TASK ITEM. Set down exactly, and only, the lines from the one with "yosys_warnings = 0" to the final line of the entries, both included.
= Beginning of Section =
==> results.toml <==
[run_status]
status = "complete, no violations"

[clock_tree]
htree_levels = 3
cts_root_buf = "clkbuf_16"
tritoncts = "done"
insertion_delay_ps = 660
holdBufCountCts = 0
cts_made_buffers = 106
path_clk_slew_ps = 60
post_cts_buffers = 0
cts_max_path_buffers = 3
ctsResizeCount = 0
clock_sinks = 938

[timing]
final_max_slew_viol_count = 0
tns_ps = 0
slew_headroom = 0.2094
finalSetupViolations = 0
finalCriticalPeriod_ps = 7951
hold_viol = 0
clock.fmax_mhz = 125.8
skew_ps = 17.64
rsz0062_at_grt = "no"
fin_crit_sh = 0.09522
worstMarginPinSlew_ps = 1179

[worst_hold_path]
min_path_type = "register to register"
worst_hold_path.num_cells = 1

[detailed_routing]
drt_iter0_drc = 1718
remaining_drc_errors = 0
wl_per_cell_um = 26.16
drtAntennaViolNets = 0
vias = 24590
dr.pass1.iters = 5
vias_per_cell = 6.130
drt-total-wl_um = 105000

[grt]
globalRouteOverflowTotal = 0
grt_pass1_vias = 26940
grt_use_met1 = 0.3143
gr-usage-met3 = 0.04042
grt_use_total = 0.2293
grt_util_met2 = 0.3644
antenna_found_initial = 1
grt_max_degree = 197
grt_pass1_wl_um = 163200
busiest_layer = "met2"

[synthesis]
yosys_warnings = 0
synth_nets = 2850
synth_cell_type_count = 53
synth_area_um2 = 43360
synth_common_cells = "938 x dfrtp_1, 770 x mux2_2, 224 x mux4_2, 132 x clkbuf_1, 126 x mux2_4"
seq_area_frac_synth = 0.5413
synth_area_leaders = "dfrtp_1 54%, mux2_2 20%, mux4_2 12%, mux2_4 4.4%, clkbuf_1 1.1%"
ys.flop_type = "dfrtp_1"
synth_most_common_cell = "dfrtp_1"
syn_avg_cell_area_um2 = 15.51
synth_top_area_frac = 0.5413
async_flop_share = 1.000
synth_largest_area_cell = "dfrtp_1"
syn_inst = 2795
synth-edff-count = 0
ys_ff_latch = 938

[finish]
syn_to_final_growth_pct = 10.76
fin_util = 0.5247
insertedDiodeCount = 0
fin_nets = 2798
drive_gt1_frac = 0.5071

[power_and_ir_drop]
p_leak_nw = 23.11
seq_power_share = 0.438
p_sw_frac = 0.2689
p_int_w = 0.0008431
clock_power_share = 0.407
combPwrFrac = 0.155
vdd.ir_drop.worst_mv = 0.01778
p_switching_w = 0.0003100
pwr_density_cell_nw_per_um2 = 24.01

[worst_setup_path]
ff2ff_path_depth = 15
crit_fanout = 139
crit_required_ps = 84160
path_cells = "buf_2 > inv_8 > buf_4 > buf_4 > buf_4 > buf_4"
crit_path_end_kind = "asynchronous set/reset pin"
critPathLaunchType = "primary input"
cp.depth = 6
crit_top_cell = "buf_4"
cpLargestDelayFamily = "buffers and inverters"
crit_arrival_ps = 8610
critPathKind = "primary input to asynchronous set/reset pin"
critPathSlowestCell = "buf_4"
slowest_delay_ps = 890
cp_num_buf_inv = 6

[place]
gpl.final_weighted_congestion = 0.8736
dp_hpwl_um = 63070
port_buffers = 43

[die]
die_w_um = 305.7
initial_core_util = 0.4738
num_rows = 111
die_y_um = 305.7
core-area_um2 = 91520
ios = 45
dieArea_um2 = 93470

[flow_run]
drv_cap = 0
= End of Section =
RESPONSE TO THE EXERCISE.
yosys_warnings = 0
synth_nets = 2850
synth_cell_type_count = 53
synth_area_um2 = 43360
synth_common_cells = "938 x dfrtp_1, 770 x mux2_2, 224 x mux4_2, 132 x clkbuf_1, 126 x mux2_4"
seq_area_frac_synth = 0.5413
synth_area_leaders = "dfrtp_1 54%, mux2_2 20%, mux4_2 12%, mux2_4 4.4%, clkbuf_1 1.1%"
ys.flop_type = "dfrtp_1"
synth_most_common_cell = "dfrtp_1"
syn_avg_cell_area_um2 = 15.51
synth_top_area_frac = 0.5413
async_flop_share = 1.000
synth_largest_area_cell = "dfrtp_1"
syn_inst = 2795
synth-edff-count = 0
ys_ff_latch = 938

[finish]
syn_to_final_growth_pct = 10.76
fin_util = 0.5247
insertedDiodeCount = 0
fin_nets = 2798
drive_gt1_frac = 0.5071

[power_and_ir_drop]
p_leak_nw = 23.11
seq_power_share = 0.438
p_sw_frac = 0.2689
p_int_w = 0.0008431
clock_power_share = 0.407
combPwrFrac = 0.155
vdd.ir_drop.worst_mv = 0.01778
p_switching_w = 0.0003100
pwr_density_cell_nw_per_um2 = 24.01

[worst_setup_path]
ff2ff_path_depth = 15
crit_fanout = 139
crit_required_ps = 84160
path_cells = "buf_2 > inv_8 > buf_4 > buf_4 > buf_4 > buf_4"
crit_path_end_kind = "asynchronous set/reset pin"
critPathLaunchType = "primary input"
cp.depth = 6
crit_top_cell = "buf_4"
cpLargestDelayFamily = "buffers and inverters"
crit_arrival_ps = 8610
critPathKind = "primary input to asynchronous set/reset pin"
critPathSlowestCell = "buf_4"
slowest_delay_ps = 890
cp_num_buf_inv = 6

[place]
gpl.final_weighted_congestion = 0.8736
dp_hpwl_um = 63070
port_buffers = 43

[die]
die_w_um = 305.7
initial_core_util = 0.4738
num_rows = 111
die_y_um = 305.7
core-area_um2 = 91520
ios = 45
dieArea_um2 = 93470

[flow_run]
drv_cap = 0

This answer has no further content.